*L’origine officielle de cette décision*
La décision fait suite à une audience accordée par le chef de l’État, Bassirou Diomaye Diakhar Faye, à son prédécesseur Macky Sall le vendredi 17 juillet 2026 au Palais de la République, selon le communiqué du ministère en charge des affaires étrangères. Le document souligne une rencontre déroulée dans << un climat empreint de cordialité et de courtoisie républicaine >>, reflétant ce qu’il qualifie de l’attachement du président Bassirou Diomaye Faye au dialogue, à la continuité de l’État et au rassemblement.

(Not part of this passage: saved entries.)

===== config.mk =====
export PLATFORM = sky130hd
export DESIGN_NAME = hdct_ctrl
export DESIGN_NICKNAME = d
export VERILOG_FILES = /design/src/hdct_pkg.sv /design/src/hdct_ctrl.sv
export SDC_FILE = /design/constraint.sdc
export NUM_CORES = 1
export LEC_CHECK = 0
export BUFFER_PORTS_ARGS = -buffer_cell sky130_fd_sc_hd__buf_2
export CORE_AREA = 2 2 39 41
export DETAILED_ROUTE_END_ITERATION = 7
export DIE_AREA = 0 0 41 43
export GPL_ROUTABILITY_DRIVEN = 0
export PLACE_DENSITY = 0.46
export SYNTH_ARGS = -nofsm -noshare
export SYNTH_HDL_FRONTEND = slang
export SYNTH_SLANG_ARGS = --single-unit

===== constraint.sdc =====
create_clock -name clk -period 2.1 [get_ports clk]
set_input_delay 0.105 -clock clk [delete_from_list [all_inputs] [get_ports clk]]
set_output_delay 0.105 -clock clk [all_outputs]
set_load 0.05 [all_outputs]
`src/rtl/greedy_vertex_coloring_defines.svh`:
```
// Assertion macros shared by the greedy vertex coloring RTL.
// No dependencies; included by files that carry concurrent assertions.
`ifndef GREEDY_VERTEX_COLORING_DEFINES_SVH
`define GREEDY_VERTEX_COLORING_DEFINES_SVH

// Same-cycle implication, disabled while reset is high.
`define GVC_ASSERT_IMPLY(label, clk, rst, ante, cons, msg) \
   label: assert property (@(posedge clk) disable iff (rst) (ante) |-> (cons)) \
      else $error(msg);

// Next-cycle implication, disabled while reset is high.
`define GVC_ASSERT_NEXT(label, clk, rst, ante, cons, msg) \
   label: assert property (@(posedge clk) disable iff (rst) (ante) |=> (cons)) \
      else $error(msg);

`endif

```
`src/rtl/gvc_pkg.sv`:
```
// Types, constants and helper functions of the greedy vertex coloring block.
// No dependencies; imported by greedy_vertex_coloring, gvc_rsp_queue and the testbench.
`default_nettype none

package gvc_pkg;

   localparam int VERTICES   = 1024;
   localparam int MAX_DEGREE = 63;
   localparam int NUM_COLORS = 64;

   localparam int VID_W   = 10;
   localparam int COLOR_W = 7;
   localparam int VTX_AW  = $clog2(VERTICES);
   localparam int EXT_W   = ((VTX_AW > VID_W) ? VTX_AW : VID_W) + 1;

   localparam logic OP_NEIGHBOR = 1'b0;
   localparam logic OP_CLEAR    = 1'b1;

   typedef struct packed {
      logic             op;
      logic [VID_W-1:0] vertex_id;
      logic [VID_W-1:0] neighbor_id;
      logic             has_neighbor;
      logic             last_neighbor;
   } req_type;

   typedef struct packed {
      logic [VID_W-1:0]   colored_vertex;
      logic [COLOR_W-1:0] chosen_color;
      logic [COLOR_W-1:0] colors_used;
      logic               overflow;
   } rsp_type;

   typedef enum logic {
      ST_RUN,
      ST_CLEAR
   } state_type;

   // True when the id names an entry of the color store.
   function automatic logic id_in_range(input logic [VID_W-1:0] id);
      return EXT_W'(id) < EXT_W'(VERTICES);
   endfunction

   function automatic logic [VTX_AW-1:0] id_addr(input logic [VID_W-1:0] id);
      logic [EXT_W-1:0] ext;
      ext = EXT_W'(id);
      return ext[VTX_AW-1:0];
   endfunction

   // One-hot mask bit of a color; color 0 (uncolored) marks nothing.
   function automatic logic [NUM_COLORS-1:0] color_bit(input logic [COLOR_W-1:0] c);
      logic [NUM_COLORS-1:0] m;
      for (int k = 0; k < NUM_COLORS; k++) begin
         m[k] = (c == COLOR_W'(k + 1));
      end
      return m;
   endfunction

   // Smallest color whose mask bit is clear; 0 when all are taken.
   function automatic logic [COLOR_W-1:0] first_free(input logic [NUM_COLORS-1:0] mask);
      logic [COLOR_W-1:0] res;
      res = '0;
      for (int k = NUM_COLORS - 1; k >= 0; k--) begin
         if (!mask[k]) begin
            res = COLOR_W'(k + 1);
         end
      end
      return res;
   endfunction

endpackage

`default_nettype wire

```
`src/rtl/gvc_rsp_queue.sv`:
```
// Two-entry result queue that parts the coloring pipeline from the consumer.
// Depends on gvc_pkg for the result type.
`default_nettype none

module gvc_rsp_queue
   import gvc_pkg::*;
(
   input  wire logic    clock,
   input  wire logic    reset,
   input  wire logic    push,
   input  wire rsp_type push_data,
   input  wire logic    pop,
   output logic         head_valid,
   output rsp_type      head_data,
   output logic [1:0]   level
);

   rsp_type    q0_ff, q0_in;
   rsp_type    q1_ff, q1_in;
   logic [1:0] level_ff, level_in;

   always_comb begin
      q0_in    = q0_ff;
      q1_in    = q1_ff;
      level_in = level_ff - {1'b0, pop} + {1'b0, push};
      unique case ({push, pop})
         2'b10: begin
            if (level_ff == 2'd0) begin
               q0_in = push_data;
            end else begin
               q1_in = push_data;
            end
         end
         2'b01: begin
            q0_in = q1_ff;
         end
         2'b11: begin
            // shift the head out and append behind whatever remains
            if (level_ff == 2'd1) begin
               q0_in = push_data;
            end else begin
               q0_in = q1_ff;
               q1_in = push_data;
            end
         end
         default: begin
         end
      endcase
   end

   always_ff @(posedge clock) begin
      if (reset) begin
         level_ff <= 2'd0;
      end else begin
         level_ff <= level_in;
      end
      q0_ff <= q0_in;
      q1_ff <= q1_in;
   end

   assign head_valid = (level_ff != 2'd0);
   assign head_data  = q0_ff;
   assign level      = level_ff;

endmodule

`default_nettype wire

```
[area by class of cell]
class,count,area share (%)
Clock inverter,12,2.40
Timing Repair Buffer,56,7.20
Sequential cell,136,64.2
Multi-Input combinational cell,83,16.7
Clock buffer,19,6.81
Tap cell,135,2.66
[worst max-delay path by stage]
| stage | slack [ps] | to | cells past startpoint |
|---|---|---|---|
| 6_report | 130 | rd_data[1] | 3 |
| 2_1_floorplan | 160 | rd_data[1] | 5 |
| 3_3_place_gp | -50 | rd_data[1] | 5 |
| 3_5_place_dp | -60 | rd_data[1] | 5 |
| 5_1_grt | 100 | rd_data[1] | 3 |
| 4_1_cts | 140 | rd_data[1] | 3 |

*Les instructions diplomatiques*
Dans sa communication institutionnelle, l’exécutif precise que le président Faye a instruit le gouvernement et l’ensemble du réseau diplomatique sénégalais de se mobiliser pleinement pour promouvoir la candidature de Macky auprès des États membres de l’ONU, et qu’il invite l’ensemble des forces vives de la nation à soutenir cette candidature présentée comme celle du Sénégal « au service de l’Afrique et d’un multilatéralisme plus performant ».
*La réaction de Macky Sall*
Sur ses réseaux sociaux, l’ancien Chef d’État a exprimé sa gratitude et ses remerciements chaleureux au président Bassirou Diomaye Faye, pour <<cette décision qui m’honore >>.
*Une candidature qui divise au pays de la téranga*
Au Sénégal, la possible ascension de Macky Sall à la tête des Nations unies cristallise les tensions avec deux visions qui s’opposent : celle d’un accomplissement diplomatique susceptible d’accroître l’influence du pays sur la scène internationale, et celle d’un impératif de redevabilité.
Les critiques insistent en effet sur la nécessité pour l’ancien chef d’État d’éclaircir sa responsabilité dans les décès survenus lors des manifestations sous sa présidence, tout comme sur la gestion des finances publiques liée au scandale des « dettes cachées ».